质保3年只换不修，厂家长沙实了个验仪器制造有限公司

一、概述

伯乐（Bio-Rad）电穿孔仪165-2661是一款专业的高压脉冲电转化仪，专为基因导入、细胞电转染、质粒转化和蛋白质导入实验而设计。该设备通过瞬时高压脉冲在细胞膜上形成可逆性孔洞，使外源DNA、RNA或其他带电分子穿过细胞膜，从而实现高效导入。

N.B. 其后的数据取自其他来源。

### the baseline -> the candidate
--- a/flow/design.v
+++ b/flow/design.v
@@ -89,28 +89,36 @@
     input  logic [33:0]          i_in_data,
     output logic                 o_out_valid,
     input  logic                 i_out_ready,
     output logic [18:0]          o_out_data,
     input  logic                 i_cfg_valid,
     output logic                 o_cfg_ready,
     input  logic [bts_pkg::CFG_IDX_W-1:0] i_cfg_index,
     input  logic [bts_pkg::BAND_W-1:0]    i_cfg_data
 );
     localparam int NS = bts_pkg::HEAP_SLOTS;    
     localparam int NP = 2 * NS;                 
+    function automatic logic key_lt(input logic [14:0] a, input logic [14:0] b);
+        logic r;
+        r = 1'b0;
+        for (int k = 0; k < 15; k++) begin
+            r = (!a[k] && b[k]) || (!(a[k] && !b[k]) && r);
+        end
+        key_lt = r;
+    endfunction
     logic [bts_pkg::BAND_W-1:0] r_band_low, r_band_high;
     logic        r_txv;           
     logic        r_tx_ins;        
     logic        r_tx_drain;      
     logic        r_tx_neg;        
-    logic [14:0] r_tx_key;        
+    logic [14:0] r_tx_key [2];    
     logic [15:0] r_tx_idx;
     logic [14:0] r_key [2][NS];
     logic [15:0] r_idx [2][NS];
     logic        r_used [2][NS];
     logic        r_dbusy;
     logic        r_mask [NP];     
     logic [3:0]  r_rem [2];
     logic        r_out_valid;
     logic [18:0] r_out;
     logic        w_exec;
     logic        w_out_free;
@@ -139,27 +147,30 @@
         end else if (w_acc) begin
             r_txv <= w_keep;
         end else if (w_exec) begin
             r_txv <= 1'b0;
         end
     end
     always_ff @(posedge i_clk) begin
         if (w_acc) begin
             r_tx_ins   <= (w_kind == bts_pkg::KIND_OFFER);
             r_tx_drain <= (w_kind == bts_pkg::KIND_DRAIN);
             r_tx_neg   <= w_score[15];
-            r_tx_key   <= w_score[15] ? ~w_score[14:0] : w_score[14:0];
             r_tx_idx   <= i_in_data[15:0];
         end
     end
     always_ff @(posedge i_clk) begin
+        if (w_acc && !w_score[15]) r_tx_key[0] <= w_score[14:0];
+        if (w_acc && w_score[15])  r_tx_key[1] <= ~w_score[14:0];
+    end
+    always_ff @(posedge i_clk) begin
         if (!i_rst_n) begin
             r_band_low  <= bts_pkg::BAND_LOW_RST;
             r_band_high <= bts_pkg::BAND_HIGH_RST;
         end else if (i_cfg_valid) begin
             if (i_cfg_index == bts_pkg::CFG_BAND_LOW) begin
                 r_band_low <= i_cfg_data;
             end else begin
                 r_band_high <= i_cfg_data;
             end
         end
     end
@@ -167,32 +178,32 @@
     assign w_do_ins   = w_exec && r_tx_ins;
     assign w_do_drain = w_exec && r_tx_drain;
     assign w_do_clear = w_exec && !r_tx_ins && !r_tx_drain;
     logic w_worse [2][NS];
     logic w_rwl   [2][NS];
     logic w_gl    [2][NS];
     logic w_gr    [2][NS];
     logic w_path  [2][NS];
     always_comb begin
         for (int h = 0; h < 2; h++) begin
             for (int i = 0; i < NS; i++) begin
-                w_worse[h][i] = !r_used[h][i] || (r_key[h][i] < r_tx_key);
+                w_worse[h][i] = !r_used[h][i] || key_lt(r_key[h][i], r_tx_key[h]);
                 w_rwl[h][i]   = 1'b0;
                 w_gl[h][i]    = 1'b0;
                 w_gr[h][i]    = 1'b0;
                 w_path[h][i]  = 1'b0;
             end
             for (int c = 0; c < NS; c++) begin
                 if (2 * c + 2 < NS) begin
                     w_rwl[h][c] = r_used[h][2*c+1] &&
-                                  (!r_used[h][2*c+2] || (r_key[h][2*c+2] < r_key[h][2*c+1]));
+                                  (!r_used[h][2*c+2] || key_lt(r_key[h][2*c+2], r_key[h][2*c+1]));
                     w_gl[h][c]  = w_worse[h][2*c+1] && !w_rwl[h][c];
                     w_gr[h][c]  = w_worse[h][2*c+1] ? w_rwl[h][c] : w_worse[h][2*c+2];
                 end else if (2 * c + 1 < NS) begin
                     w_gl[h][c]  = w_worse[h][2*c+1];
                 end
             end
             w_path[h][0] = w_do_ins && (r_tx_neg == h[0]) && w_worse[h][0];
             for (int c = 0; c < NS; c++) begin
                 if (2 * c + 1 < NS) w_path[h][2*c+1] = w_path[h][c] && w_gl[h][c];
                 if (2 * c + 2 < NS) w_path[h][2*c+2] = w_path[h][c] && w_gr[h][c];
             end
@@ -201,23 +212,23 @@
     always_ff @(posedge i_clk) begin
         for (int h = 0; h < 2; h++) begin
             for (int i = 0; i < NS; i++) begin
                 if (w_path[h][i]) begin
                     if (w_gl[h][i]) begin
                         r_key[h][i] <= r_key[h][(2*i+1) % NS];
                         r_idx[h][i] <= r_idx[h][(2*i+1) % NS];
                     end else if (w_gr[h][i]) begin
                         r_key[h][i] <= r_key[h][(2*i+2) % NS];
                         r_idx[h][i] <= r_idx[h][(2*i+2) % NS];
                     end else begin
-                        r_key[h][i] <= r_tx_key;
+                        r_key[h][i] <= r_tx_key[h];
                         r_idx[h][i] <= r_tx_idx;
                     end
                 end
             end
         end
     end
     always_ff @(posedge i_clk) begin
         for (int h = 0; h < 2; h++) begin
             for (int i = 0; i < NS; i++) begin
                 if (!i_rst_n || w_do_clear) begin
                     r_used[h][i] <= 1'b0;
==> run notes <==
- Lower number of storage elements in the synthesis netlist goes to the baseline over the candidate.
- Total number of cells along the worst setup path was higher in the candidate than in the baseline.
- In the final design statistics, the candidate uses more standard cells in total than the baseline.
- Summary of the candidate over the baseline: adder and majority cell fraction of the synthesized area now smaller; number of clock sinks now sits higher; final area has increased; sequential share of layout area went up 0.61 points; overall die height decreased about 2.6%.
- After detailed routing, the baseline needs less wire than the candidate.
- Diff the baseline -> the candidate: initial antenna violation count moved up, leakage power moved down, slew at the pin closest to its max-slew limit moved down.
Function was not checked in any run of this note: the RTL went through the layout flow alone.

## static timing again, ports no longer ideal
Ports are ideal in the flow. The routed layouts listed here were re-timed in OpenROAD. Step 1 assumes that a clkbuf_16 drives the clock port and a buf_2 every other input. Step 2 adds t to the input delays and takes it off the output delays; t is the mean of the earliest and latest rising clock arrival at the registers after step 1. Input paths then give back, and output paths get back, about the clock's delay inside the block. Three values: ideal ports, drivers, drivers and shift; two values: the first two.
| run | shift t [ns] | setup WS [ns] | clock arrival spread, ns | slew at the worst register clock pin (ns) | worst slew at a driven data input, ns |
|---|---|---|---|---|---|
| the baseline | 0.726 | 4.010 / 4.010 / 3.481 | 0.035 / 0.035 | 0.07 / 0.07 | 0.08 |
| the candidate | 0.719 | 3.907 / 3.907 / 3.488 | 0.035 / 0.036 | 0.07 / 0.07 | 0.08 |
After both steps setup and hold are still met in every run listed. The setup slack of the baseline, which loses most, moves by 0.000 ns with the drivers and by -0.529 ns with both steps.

165-2661作为伯乐电穿孔仪系列的改进型号，在电压精度、能量释放速度、放电稳定性以及电弧防护系统方面均有显著提升。其操作系统采用数字化控制面板，可自动计算时间常数（τ），并具备多组参数存储功能，便于用户快速调用常用实验设置。

本文将对165-2661的操作步骤、实验准备、放电执行流程、安全管理及数据记录方法进行系统阐述，以指导科研人员在操作中实现高重复性、高效率与安全性的统一。

二、操作前准备

1. 环境要求

• 实验室温度：20–25°C；

• 相对湿度：≤60%；

• 电源规格：AC 220 V ±10%，50/60 Hz；

• 接地电阻：≤1 Ω；

• 环境条件：无强磁场干扰、无高湿、无导电尘埃；

• 通风要求：仪器背部至少保持30 cm的散热间距。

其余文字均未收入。